K⁺-dependent changes in current magnitude during activation at low K⁺ occupancy. (A and B) The protocol was identical to that of Fig. 2 except that 20 mM TEA was included in the recording pipet. 20 mM internal TEA blocked the channel by ∼90% (Immke et al., 1999). (A) Elevation of [K⁺] from 0 to 10 mM, 100 ms after channels were activated, resulted in potentiation during activation (dashed line). Potentiation was 97% complete in 61.8 ± 1.8 ms (n = 4; the data were reasonably well fit by a single exponential, which produced a time constant of 18.4 ± 1.4 ms.). (B) Reduction of [K⁺] from 10 mM to 0 mM, 100 ms after channels were activated, reduced current magnitude during activation (dashed line). The change in current magnitude was 97% complete in 62.3 ± 3.3 ms (n = 4; the data were reasonably well fit by a single exponential, which produced a time constant of 16.2 ± 1.2 ms). (C and D) The protocol was identical to that of Fig. 2 except that internal [K⁺] was 10 mM, and currents were recorded at 20 mV. (C) Trace 1 was recorded in 0 external K⁺. In trace 2 (dashed line), external [K⁺] was changed from 0 to 3 mM at the arrow. Trace 3 was recorded after closing and reopening the channels in 3 mM external K⁺. (D) Similar experiment as in C, except that currents were initially recorded in 3 mM external K⁺, and in trace 2 (dashed line), external [K⁺] was switched from 3 to 0 mM during activation (at arrow). Essentially identical results were obtained on three cells each for experiments in C and D.

Figure 8.

K⁺-dependent changes in current magnitude during activation at different membrane potentials. The protocol used in all panels was the same as in Fig. 2, except that currents were recorded at different voltages. (A–C) Data from wild type Kv2.1, recorded at the membrane potentials shown. In all panels, trace 1 was recorded in 0 mM K⁺. In trace 2 (dashed line), current was activated in the absence of external K⁺. 100 ms after de-polarization (at the arrow), the external solution was switched to one containing 10 mM K⁺. In trace 3, channels were closed and reactivated in the presence of 10 mM external K⁺. (D–F) Data from Kv2.1 K356G K382V, recorded at the membrane potentials shown. Data represent essentially identical results obtained from 3–9 cells at each membrane potential.

Figure 9.

Sensitivity of current magnitude in different channels to changes in external [K⁺]. (A–B) Data were derived from experiments in Fig. 8, where the percentage change in current was measured by comparing the current magnitude in trace 2 (dashed lines) to that in trace 1. Data for Kv2.1 in A and B are identical and were duplicated for ease of comparison to other channels. Straight lines are linear regression fits to the data.
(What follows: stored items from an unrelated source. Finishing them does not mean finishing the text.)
[config.mk]
export PLATFORM = sky130hd
export DESIGN_NAME = fht_crc
export DESIGN_NICKNAME = d
export VERILOG_FILES = /design/src/sv/fht_pkg.sv /design/src/sv/fht_crc.sv
export SDC_FILE = /design/constraint.sdc
export NUM_CORES = 1
export LEC_CHECK = 0
export BUFFER_PORTS_ARGS = -buffer_cell sky130_fd_sc_hd__buf_2
export CAP_MARGIN = 20
export CORE_UTILIZATION = 40
export DETAILED_ROUTE_END_ITERATION = 16
export GPL_ROUTABILITY_DRIVEN = 0
export SLEW_MARGIN = 5
export SYNTH_ARGS = -nofsm -noshare
export SYNTH_HDL_FRONTEND = slang
export SYNTH_SLANG_ARGS = --single-unit
export TNS_END_PERCENT = 100
[constraint.sdc]
create_clock -name clk -period 4.15 [get_ports clk]
set_input_delay 0.6225 -clock clk [delete_from_list [all_inputs] [get_ports clk]]
set_output_delay 0.6225 -clock clk [all_outputs]
set_load 0.1 [all_outputs]
===== config.mk =====
export PLATFORM = sky130hd
export DESIGN_NAME = fht_ram
export DESIGN_NICKNAME = d
export VERILOG_FILES = /design/src/sv/fht_ram.sv
export SDC_FILE = /design/constraint.sdc
export NUM_CORES = 1
export LEC_CHECK = 0
export ABC_AREA = 1
export BUFFER_PORTS_ARGS = -buffer_cell sky130_fd_sc_hd__buf_2
export CAP_MARGIN = 5
export CORE_ASPECT_RATIO = 0.9
export CORE_UTILIZATION = 60
export CTS_CLUSTER_SIZE = 20
export DETAILED_ROUTE_END_ITERATION = 10
export GPL_TIMING_DRIVEN = 0
export PLACE_DENSITY = 0.78
export SLEW_MARGIN = 20
export SYNTH_ARGS = -nofsm -noshare
export SYNTH_HDL_FRONTEND = slang
export SYNTH_SLANG_ARGS = --single-unit

===== constraint.sdc =====
create_clock -name clk -period 1.25 [get_ports clk]
set_clock_uncertainty 0.05 [all_clocks]
set_input_delay 0.0625 -clock clk [delete_from_list [all_inputs] [get_ports clk]]
set_output_delay 0.0625 -clock clk [all_outputs]
set_load 0.01 [all_outputs]

===== src/sv/fht_ram.sv =====
// ----------------------------------------------------------------------------
// fht_ram
// Generic simple dual-port RAM: one write port, one registered read port.
// ----------------------------------------------------------------------------
module fht_ram #(
  parameter int WIDTH = 8,
  parameter int DEPTH = 16
) (
  input  logic                     clk,
  input  logic                     we,
  input  logic [$clog2(DEPTH)-1:0] waddr,
  input  logic [WIDTH-1:0]         wdata,
  input  logic [$clog2(DEPTH)-1:0] raddr,
  output logic [WIDTH-1:0]         rdata
);

  logic [WIDTH-1:0] mem [DEPTH];

  always_ff @(posedge clk) begin
    if (we) begin
      mem[waddr] <= wdata;
    end
    rdata <= mem[raddr];
  end

endmodule


---- Yosys cells after proc, flatten, opt, wreduce, memory -nomap -nowiden ----
Memories as Yosys holds them, arrays and structs flattened. A register that Yosys moved wholly into a read port is not among the register bits.
Cells that the tools add are included.
storage, ports and cells
  register bits ........................... 0
  bits in writable memories ............... 128
  input bits .............................. 18
  output and inout port bits .............. 8
  word-level logic and storage cells ...... 3
  memories ................................ 1
cells by class
  mux-type cells .......................... 2
memories
  name  words  bits a word  rd ports  clocked after Yosys merged registers in  write ports  line  RTL
  mem   16     8            1         1                                        1            17    logic [WIDTH-1:0] mem [DEPTH];
operator list
  cell               number
  two-way mux 1 bit  2

---- Longest topological paths before layout ----
Gate-level depths: netlist (run 1).
  depth in word-level cells ............... 2
  gate-level depth with buffers ........... 8
  depth with buffers taken out ............ 7

---- Worst setup path after synthesis (run 1) ----
No wires, ideal clock.
  kind .................................... input port to flip-flop
  start point ............................. in waddr[2]
  end point ............................... mem mem[10][0] (enable)
  library setup time ...................... 0.370 ns
  arrival ................................. 0.643 ns
  data required time ...................... 0.830 ns
  setup slack ............................. 0.187 ns
  cell stages on the path ................. 2
  path buffers ............................ 0
  cell sequence ........................... nand3b_1 nor2_1
RTL lines
  item         line  RTL
  from (decl)  11    input logic [$clog2(DEPTH)-1:0] waddr,
  to (decl)    17
No word-level cell before the write port.

==> results.md, run 1 <==
* Largest net degree at the start of global routing at 17
* R2R Setup Slk at 0.10 ns
* Starting Density at 0.626
* Layout area overhead at 15.8%
* Layout cells sized above 1 at 0.121
* Setup TNS at 0 ns
* Die Span X at 105 µm
* Gr ovfl total at 0
* Status: completed
* FF+latch count, synth at 136
* Max-slew violations at 0
* Final instance area at 6680 µm²
* DR WL/cell at 19.0 µm
* Top cells by area, synth: edfxtp_1 67%, nand2_1 11%, nand3_1 8.4%, inv_1 6.5%, dfxtp_1 2.8%
* Hold Startpoint: raddr[1]
* Post-DRT Antenna Nets at 0
* Worst slack, placed at -0.356 ns
* Fmax at 843 MHz
* Worst slew margin at 0.387
* Cell Area, Placed at 6030 µm²
* Final hold vios at 0
* Power Density at 1570 nW/µm²
* Worst-path clk slew at 0.06 ns
* Vias in the first global route at 3979
* H-Tree Depth at 4
* Worst r2r dst: rdata[0]$_DFF_P_
* Drt initial violations at 541
* Synth top area share at 0.667
* Clock Latency Late Sink at 0.52 ns
* Synth cell types at 12
* Reg2reg path depth at 6
* Num rows at 33
* Maximum clock insertion buffer count at 2
* Setup ws final at 0.0637 ns
* Detailed Routing Iterations Pass 1 at 5
* Synth warn at 0
* Total number of vias at 4153
* Synth Cell Area at 5770 µm²
* Register area share after synthesis at 0.694
* CTS root buf: clkbuf_8
* Syn Area/Cell at 10.5 µm²
* Tmin final at 1.19 ns
* Hold Slack at 0.0257 ns
* Final cell count without fillers at 736
* CORE AREA at 9210 µm²
* Pleak at 2.91 nW
* Worst EP arrival at 1.54 ns
* Unrepaired setup endpoints after global routing: no
* CTS tree: done
* Die area at 10000 µm²
* Endpoint, Worst Hold: rdata[1]$_DFF_P_
* First-pass GRT wire length at 21400 µm
* Max IR drop VDD at 0.961 mV
* Crit path launch type: input port
* Setup crit end kind: register
* Total CTS buffers at 17
* Routed WL at 14000 µm
* Syn Inst Count at 551
* Worst hold path depth at 5
* Port bufs at 22
* All-Layer GR Usage at 0.304
* WP data required at 1.61 ns
* Number of setup buffers added after CTS at 0
* Ant diodes at 0
* Initial antenna violation count at 0
* Final #Nets at 619
* Critical Path Fanout Max at 10
* Vias/cell at 5.64
* RD Place Congestion at 0.969
* Final Cycle Share at 0.949
* Hpwl dp at 8590 µm
* # DRC at 0
* HP Class: input port to register
* Crit path kind: input port to register
* Die height at 95.0 µm
* Clock sink total at 136
* I/O pins at 26
* Yosys top cell by area: edfxtp_1
* Maxcap violations at 0
* Crit Reg-Reg Startpoint: mem[4][0]$_DFFE_PP_
* Actual slew at the worst max-slew pin at 0.916 ns
* Syn Nets at 569
* Setup violators final at 0
* Placed Cells at 695
-- through the flow --
| stage | power, mW | util |
|---|---|---|
| 3_3_place_gp | 5.85 | 0.655 |
| 6_report | 10.5 | 0.725 |
| 3_5_place_dp | 5.87 | 0.655 |
| 4_1_cts | 10.5 | 0.726 |
| 2_1_floorplan | 5.59 | - |
| 5_1_grt | 10.7 | 0.725 |
-- logic make-up after synthesis --
group                  Yosys count  synth area share
flip-flops                     136             0.694
AND/OR/NAND/NOR                289             0.210
buffers and inverters          126            0.0952
-- area by class of cell --
cell class / count / area [µm²]
flip-flops and latches: 136 / 4000
fillers: 620 / 2530
multi-input cells: 289 / 1210
clock buffers: 19 / 422
inverters: 102 / 383
repair buffers: 32 / 210
plain buffers: 23 / 163
well taps: 122 / 153
clock inverters: 13 / 129
-- sequential cells by signal (all words and copies together) (netlist names) --
signal	count
mem	128
rdata	8
-- how the worst max path moves through the flow --
stage | slack (ns) | start | to
floorplan | 0.19 | waddr[2] | mem[10][0]$_DFFE_PP_
global placement | -0.27 | waddr[3] | mem[7][1]$_DFFE_PP_
detailed placement | -0.36 | waddr[3] | mem[7][1]$_DFFE_PP_
CTS | 0.08 | raddr[2] | rdata[3]$_DFF_P_
global route | 0.05 | raddr[2] | rdata[3]$_DFF_P_
finish | 0.06 | raddr[2] | rdata[0]$_DFF_P_
-- power by group --
part	switching [mW]	internal, mW	leakage (nW)
Sequential	0.0268	5.10	1.22
Combinational	0.496	0.216	1.43
Clock	1.84	2.82	0.259
Total	2.37	8.13	2.91
-- layout by cell type, fill, tap and decap left out --
| master | instances |
|---|---|
| edfxtp_1 | 128 |
| inv_1 | 99 |
| nand3b_1 | 2 |
| nor2_1 | 17 |
| bufinv_16 | 2 |
| dfxtp_1 | 8 |
| inv_2 | 3 |
| buf_6 | 6 |
| clkinvlp_4 | 3 |
| inv_6 | 2 |
| clkbuf_1 | 2 |
| nand3_1 | 97 |
| buf_4 | 4 |
| clkinv_4 | 1 |
| dlygate4sd3_1 | 10 |
| nand2_1 | 173 |
| clkbuf_8 | 1 |
| clkinv_1 | 4 |
| clkbuf_16 | 16 |
| clkinv_2 | 1 |
| buf_2 | 35 |
-- worst max-delay path, stage by stage --
cell and delay (ns):
dlygate4sd3_1 0.52, buf_2 0.18, inv_2 0.14, buf_4 0.22, nand3_1 0.11, nand3_1 0.20, nand2_1 0.10
-- layer usage --
metal / routed length [µm] / GRT usage / share of wire
met5: 0 / 0 / 0
met4: 570 / 0.171 / 0.041
met3: 1860 / 0.0856 / 0.13
met2: 6230 / 0.446 / 0.45
met1: 5310 / 0.411 / 0.38
-- Yosys cell counts --
cell      number
buf_4          4
dfxtp_1        8
nor2_1        17
edfxtp_1     128
buf_2         13
inv_2          2
nand2_1      173
nand3b_1       2
buf_1          1
nand3_1       97
buf_6          6
inv_1        100
**src/rtl/reorder_window_receiver_assert.svh**
```systemverilog
// assertion macros for the reorder window receiver
// used by the back part to check its own control logic, empty for synthesis
`ifndef REORDER_WINDOW_RECEIVER_ASSERT_SVH
`define REORDER_WINDOW_RECEIVER_ASSERT_SVH
`ifndef SYNTHESIS
`define RWR_ASSERT_IMPL(lbl, clk, rst_n, a, c) \
    lbl: assert property (@(posedge clk) disable iff (!rst_n) (a) |-> (c)) \
        else $error("rwr assertion failed");
`define RWR_ASSERT_NEXT(lbl, clk, rst_n, a, c) \
    lbl: assert property (@(posedge clk) disable iff (!rst_n) (a) |=> (c)) \
        else $error("rwr assertion failed");
`else
`define RWR_ASSERT_IMPL(lbl, clk, rst_n, a, c)
`define RWR_ASSERT_NEXT(lbl, clk, rst_n, a, c)
`endif
`endif

```
**src/rtl/rwr_pkg.sv**
```systemverilog
// shared types and constants for the reorder window receiver
// no dependencies
package rwr_pkg;

    localparam int WINDOW_DEPTH = 16;
    localparam int IDX_W        = $clog2(WINDOW_DEPTH);

    localparam int SEQ_W    = 32;
    localparam int LEN_W    = 11;
    localparam int HANDLE_W = 16;
    localparam int MAGIC_W  = 32;
    localparam int SLOT_W   = LEN_W + HANDLE_W;

    localparam logic [LEN_W-1:0] MAX_LEN = LEN_W'(1500);

    localparam int QUEUE_DEPTH = 2;
    localparam int QPTR_W      = $clog2(QUEUE_DEPTH);
    localparam int QCNT_W      = $clog2(QUEUE_DEPTH + 1);

    localparam int PADDR_W = 3;
    localparam int PDATA_W = 32;
    localparam logic [PADDR_W-3:0] REG_EXPECTED_MAGIC = '0;

    localparam logic KIND_DELIVER = 1'b0;
    localparam logic KIND_ACK     = 1'b1;

    typedef struct packed {
        logic [SEQ_W-1:0]    seq;
        logic [LEN_W-1:0]    len;
        logic                eof;
        logic [HANDLE_W-1:0] handle;
    } t_desc;

endpackage

```
**src/rtl/rwr_ram.sv**
```systemverilog
// generic single write port, single read port ram with registered read
// no dependencies
module rwr_ram #(
    parameter int WIDTH = 8,
    parameter int DEPTH = 16
) (
    input  logic                     i_clk,
    input  logic                     i_wr_en,
    input  logic [$clog2(DEPTH)-1:0] i_wr_addr,
    input  logic [WIDTH-1:0]         i_wr_data,
    input  logic                     i_rd_en,
    input  logic [$clog2(DEPTH)-1:0] i_rd_addr,
    output logic [WIDTH-1:0]         o_rd_data
);

    logic [WIDTH-1:0] r_mem [DEPTH];
    logic [WIDTH-1:0] r_rd_data;

    always_ff @(posedge i_clk) begin
        if (i_wr_en) begin
            r_mem[i_wr_addr] <= i_wr_data;
        end
        if (i_rd_en) begin
            r_rd_data <= r_mem[i_rd_addr];
        end
    end

    assign o_rd_data = r_rd_data;

endmodule

```
**src/rtl/rwr_queue.sv**
```systemverilog
// short descriptor queue between the front and back parts
// depends on rwr_pkg
module rwr_queue (
    input  logic           i_clk,
    input  logic           i_rst_n,
    input  logic           i_push,
    input  rwr_pkg::t_desc i_desc,
    output logic           o_full,
    input  logic           i_pop,
    output logic           o_valid,
    output rwr_pkg::t_desc o_desc
);
    import rwr_pkg::*;

    t_desc              r_mem [QUEUE_DEPTH];
    logic [QPTR_W-1:0]  r_wr_ptr;
    logic [QPTR_W-1:0]  r_rd_ptr;
    logic [QCNT_W-1:0]  r_count;
    logic               do_push;
    logic               do_pop;

    assign o_full  = (r_count == QCNT_W'(QUEUE_DEPTH));
    assign o_valid = (r_count != '0);
    assign o_desc  = r_mem[r_rd_ptr];
    assign do_push = i_push && !o_full;
    assign do_pop  = i_pop && o_valid;

    always_ff @(posedge i_clk) begin
        if (do_push) begin
            r_mem[r_wr_ptr] <= i_desc;
        end
        if (!i_rst_n) begin
            r_wr_ptr <= '0;
            r_rd_ptr <= '0;
            r_count  <= '0;
        end else begin
            if (do_push) begin
                r_wr_ptr <= r_wr_ptr + QPTR_W'(1);
            end
            if (do_pop) begin
                r_rd_ptr <= r_rd_ptr + QPTR_W'(1);
            end
            unique case ({do_push, do_pop})
                2'b10:   r_count <= r_count + QCNT_W'(1);
                2'b01:   r_count <= r_count - QCNT_W'(1);
                default: r_count <= r_count;
            endcase
        end
    end

endmodule

```
**src/rtl/rwr_front.sv**
```systemverilog
// front part: takes input items, drops foreign magic, clamps length
// depends on rwr_pkg
module rwr_front (
    input  logic                          i_in_valid,
    output logic                          o_in_ready,
    input  logic [rwr_pkg::MAGIC_W-1:0]   i_magic_value,
    input  logic [rwr_pkg::SEQ_W-1:0]     i_seq_number,
    input  logic [rwr_pkg::LEN_W-1:0]     i_payload_length,
    input  logic                          i_end_flag,
    input  logic [rwr_pkg::HANDLE_W-1:0]  i_payload_handle,
    input  logic [rwr_pkg::MAGIC_W-1:0]   i_expected_magic,
    input  logic                          i_q_full,
    output logic                          o_push,
    output rwr_pkg::t_desc                o_desc
);
    import rwr_pkg::*;

    logic magic_ok;

    assign magic_ok   = (i_magic_value == i_expected_magic);
    assign o_in_ready = !i_q_full;
    assign o_push     = i_in_valid && !i_q_full && magic_ok;

    always_comb begin
        o_desc.seq    = i_seq_number;
        o_desc.len    = (i_payload_length > MAX_LEN) ? MAX_LEN : i_payload_length;
        o_desc.eof    = i_end_flag;
        o_desc.handle = i_payload_handle;
    end

endmodule

```
**src/rtl/rwr_back.sv**
```systemverilog
// back part: window check, slot store, in-order delivery, drain and ack
// depends on rwr_pkg, rwr_ram and the assertion macro header
`include "reorder_window_receiver_assert.svh"
module rwr_back (
    input  logic                          i_clk,
    input  logic                          i_rst_n,
    input  logic                          i_q_valid,
    input  rwr_pkg::t_desc                i_q_desc,
    output logic                          o_q_pop,
    output logic                          o_out_valid,
    input  logic                          i_out_ready,
    output logic                          o_result_kind,
    output logic [rwr_pkg::SEQ_W-1:0]     o_out_sequence,
    output logic [rwr_pkg::LEN_W-1:0]     o_out_length,
    output logic [rwr_pkg::HANDLE_W-1:0]  o_out_handle,
    output logic                          o_out_eof,
    output logic                          o_last_of_run
);
    import rwr_pkg::*;

    typedef enum logic [2:0] {
        S_IDLE,
        S_CLASSIFY,
        S_HEAD,
        S_CHECK,
        S_DRAIN,
        S_ACK
    } t_state;

    localparam logic [IDX_W-1:0] STEP_LAST = IDX_W'(WINDOW_DEPTH - 1);

    t_state                 r_state;
    logic [SEQ_W-1:0]       r_next;
    logic                   r_finished;
    logic [WINDOW_DEPTH-1:0] r_valid;
    t_desc                  r_desc;
    logic [IDX_W-1:0]       r_steps;
    logic                   r_out_valid;
    logic                   r_kind;
    logic [SEQ_W-1:0]       r_oseq;
    logic [LEN_W-1:0]       r_olen;
    logic [HANDLE_W-1:0]    r_ohandle;
    logic                   r_oeof;
    logic                   r_olast;

    logic [SEQ_W-1:0]       n_next;
    logic [SEQ_W-1:0]       seq_gap;
    logic [IDX_W-1:0]       head_idx;
    logic [IDX_W-1:0]       seq_idx;
    logic                   below;
    logic                   in_order;
    logic                   in_win;
    logic                   park;
    logic                   out_free;
    logic                   ld_ack;
    logic [SLOT_W-1:0]      rd_data;
    logic [LEN_W-1:0]       rd_len;
    logic [HANDLE_W-1:0]    rd_handle;

    assign n_next   = r_next + SEQ_W'(1);
    assign seq_gap  = r_desc.seq - r_next;
    assign head_idx = r_next[IDX_W-1:0];
    assign seq_idx  = r_desc.seq[IDX_W-1:0];
    assign below    = (r_desc.seq < r_next);
    assign in_order = (r_desc.seq == r_next);
    assign in_win   = (seq_gap < SEQ_W'(WINDOW_DEPTH));
    assign park     = (r_state == S_CLASSIFY) && !r_finished && !below && !in_order
                      && in_win && !r_valid[seq_idx] && (r_desc.len != '0);
    assign out_free = !r_out_valid || i_out_ready;
    assign ld_ack   = (r_state == S_ACK) && out_free;
    assign o_q_pop  = (r_state == S_IDLE) && i_q_valid;
    assign rd_len    = rd_data[SLOT_W-1:HANDLE_W];
    assign rd_handle = rd_data[HANDLE_W-1:0];

    rwr_ram #(
        .WIDTH (SLOT_W),
        .DEPTH (WINDOW_DEPTH)
    ) u_slot_ram (
        .i_clk     (i_clk),
        .i_wr_en   (park),
        .i_wr_addr (seq_idx),
        .i_wr_data ({r_desc.len, r_desc.handle}),
        .i_rd_en   (r_state == S_CHECK),
        .i_rd_addr (head_idx),
        .o_rd_data (rd_data)
    );

    always_ff @(posedge i_clk) begin
        if (!i_rst_n) begin
            r_state     <= S_IDLE;
            r_next      <= SEQ_W'(1);
            r_finished  <= 1'b0;
            r_valid     <= '0;
            r_steps     <= '0;
            r_out_valid <= 1'b0;
        end else begin
            if (i_out_ready) begin
                r_out_valid <= 1'b0;
            end
            unique case (r_state)
                S_IDLE: begin
                    if (i_q_valid) begin
                        r_desc  <= i_q_desc;
                        r_state <= S_CLASSIFY;
                    end
                end
                S_CLASSIFY: begin
                    priority if (r_finished || below) begin
                        r_state <= S_IDLE;
                    end else if (in_order) begin
                        r_state <= S_HEAD;
                    end else if (!in_win) begin
                        r_state <= S_IDLE;
                    end else begin
                        if (park) begin
                            r_valid[seq_idx] <= 1'b1;
                        end
                        r_state <= S_ACK;
                    end
                end
                S_HEAD: begin
                    if (out_free) begin
                        r_out_valid <= 1'b1;
                        r_kind      <= KIND_DELIVER;
                        r_oseq      <= r_desc.seq;
                        r_olen      <= r_desc.len;
                        r_ohandle   <= r_desc.handle;
                        r_oeof      <= 1'b0;
                        r_olast     <= 1'b0;
                        r_next      <= n_next;
                        r_steps     <= '0;
                        r_state     <= S_CHECK;
                    end
                end
                S_CHECK: begin
                    if (r_steps != STEP_LAST && r_valid[head_idx]) begin
                        r_state <= S_DRAIN;
                    end else begin
                        r_state <= S_ACK;
                    end
                end
                S_DRAIN: begin
                    if (out_free) begin
                        r_out_valid       <= 1'b1;
                        r_kind            <= KIND_DELIVER;
                        r_oseq            <= r_next;
                        r_olen            <= rd_len;
                        r_ohandle         <= rd_handle;
                        r_oeof            <= 1'b0;
                        r_olast           <= 1'b0;
                        r_valid[head_idx] <= 1'b0;
                        r_next            <= n_next;
                        r_steps           <= r_steps + IDX_W'(1);
                        r_state           <= S_CHECK;
                    end
                end
                S_ACK: begin
                    if (out_free) begin
                        r_out_valid <= 1'b1;
                        r_kind      <= KIND_ACK;
                        r_oseq      <= r_next - SEQ_W'(1);
                        r_olen      <= '0;
                        r_ohandle   <= '0;
                        r_oeof      <= r_desc.eof;
                        r_olast     <= 1'b1;
                        if (r_desc.eof) begin
                            r_finished <= 1'b1;
                        end
                        r_state <= S_IDLE;
                    end
                end
                default: r_state <= S_IDLE;
            endcase
        end
    end

    assign o_out_valid    = r_out_valid;
    assign o_result_kind  = r_kind;
    assign o_out_sequence = r_oseq;
    assign o_out_length   = r_olen;
    assign o_out_handle   = r_ohandle;
    assign o_out_eof      = r_oeof;
    assign o_last_of_run  = r_olast;

    // slot of the next expected sequence is never occupied between items
    `RWR_ASSERT_IMPL(a_head_slot_clear, i_clk, i_rst_n, r_state == S_IDLE, !r_valid[head_idx])
    // after eof nothing gets past classification
    `RWR_ASSERT_IMPL(a_finished_quiet, i_clk, i_rst_n, r_finished,
        r_state == S_IDLE || r_state == S_CLASSIFY)
    // only the ack closes a run
    `RWR_ASSERT_IMPL(a_ack_is_last, i_clk, i_rst_n, r_out_valid, r_kind == r_olast)
    // an eof ack locks the receiver
    `RWR_ASSERT_NEXT(a_eof_locks, i_clk, i_rst_n, ld_ack && r_desc.eof, r_finished)

endmodule

```
**src/rtl/reorder_window_receiver.sv**
```systemverilog
// reorder window receiver: the back state machine passes a dropped item through
// classify, a parked item through classify and ack, and an in-order item through
// classify, head, a check and a drain per stored slot with one read each, then ack
// reset is synchronous active low: window empty, next sequence 1, magic 0
// a two-item queue lets input items be taken while the back part works
// depends on rwr_pkg, rwr_front, rwr_queue, rwr_back
module reorder_window_receiver (
    input  logic                          i_clk,
    input  logic                          i_rst_n,
    input  logic                          i_in_valid,
    output logic                          o_in_ready,
    input  logic [rwr_pkg::MAGIC_W-1:0]   i_magic_value,
    input  logic [rwr_pkg::SEQ_W-1:0]     i_seq_number,
    input  logic [rwr_pkg::LEN_W-1:0]     i_payload_length,
    input  logic                          i_end_flag,
    input  logic [rwr_pkg::HANDLE_W-1:0]  i_payload_handle,
    output logic                          o_out_valid,
    input  logic                          i_out_ready,
    output logic                          o_result_kind,
    output logic [rwr_pkg::SEQ_W-1:0]     o_out_sequence,
    output logic [rwr_pkg::LEN_W-1:0]     o_out_length,
    output logic [rwr_pkg::HANDLE_W-1:0]  o_out_handle,
    output logic                          o_out_eof,
    output logic                          o_last_of_run,
    input  logic                          psel,
    input  logic                          penable,
    input  logic                          pwrite,
    input  logic [rwr_pkg::PADDR_W-1:0]   paddr,
    input  logic [rwr_pkg::PDATA_W-1:0]   pwdata,
    output logic [rwr_pkg::PDATA_W-1:0]   prdata,
    output logic                          pready
);
    import rwr_pkg::*;

    logic [MAGIC_W-1:0] r_expected_magic;
    logic               cfg_wr;
    logic               q_push;
    logic               q_full;
    logic               q_pop;
    logic               q_valid;
    t_desc              push_desc;
    t_desc              pop_desc;

    assign pready = 1'b1;
    assign cfg_wr = psel && penable && pwrite && pready
                    && (paddr[PADDR_W-1:2] == REG_EXPECTED_MAGIC);

    always_ff @(posedge i_clk) begin
        if (!i_rst_n) begin
            r_expected_magic <= '0;
        end else if (cfg_wr) begin
            r_expected_magic <= pwdata[MAGIC_W-1:0];
        end
    end

    assign prdata = (paddr[PADDR_W-1:2] == REG_EXPECTED_MAGIC) ? r_expected_magic : '0;

    rwr_front u_front (
        .i_in_valid       (i_in_valid),
        .o_in_ready       (o_in_ready),
        .i_magic_value    (i_magic_value),
        .i_seq_number     (i_seq_number),
        .i_payload_length (i_payload_length),
        .i_end_flag       (i_end_flag),
        .i_payload_handle (i_payload_handle),
        .i_expected_magic (r_expected_magic),
        .i_q_full         (q_full),
        .o_push           (q_push),
        .o_desc           (push_desc)
    );

    rwr_queue u_queue (
        .i_clk   (i_clk),
        .i_rst_n (i_rst_n),
        .i_push  (q_push),
        .i_desc  (push_desc),
        .o_full  (q_full),
        .i_pop   (q_pop),
        .o_valid (q_valid),
        .o_desc  (pop_desc)
    );

    rwr_back u_back (
        .i_clk          (i_clk),
        .i_rst_n        (i_rst_n),
        .i_q_valid      (q_valid),
        .i_q_desc       (pop_desc),
        .o_q_pop        (q_pop),
        .o_out_valid    (o_out_valid),
        .i_out_ready    (i_out_ready),
        .o_result_kind  (o_result_kind),
        .o_out_sequence (o_out_sequence),
        .o_out_length   (o_out_length),
        .o_out_handle   (o_out_handle),
        .o_out_eof      (o_out_eof),
        .o_last_of_run  (o_last_of_run)
    );

endmodule

```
Each data point represents 3–9 cells tested. (C, top) Currents recorded from channels indicated at a membrane potential of −20 mV. Solid line is current recorded in 0 mM external K⁺. The dashed line illustrates current recorded when external [K⁺] was switched from 0 to 10 mM 100 ms after the start of the depolarization. Calibration bars, 0.5 nA for wild-type Kv2.1; 1 nA for all other channels. (C, bottom) Data were collected and linear regression fits obtained for all channels as in A and B. The slope of the regression is plotted on the ordinate.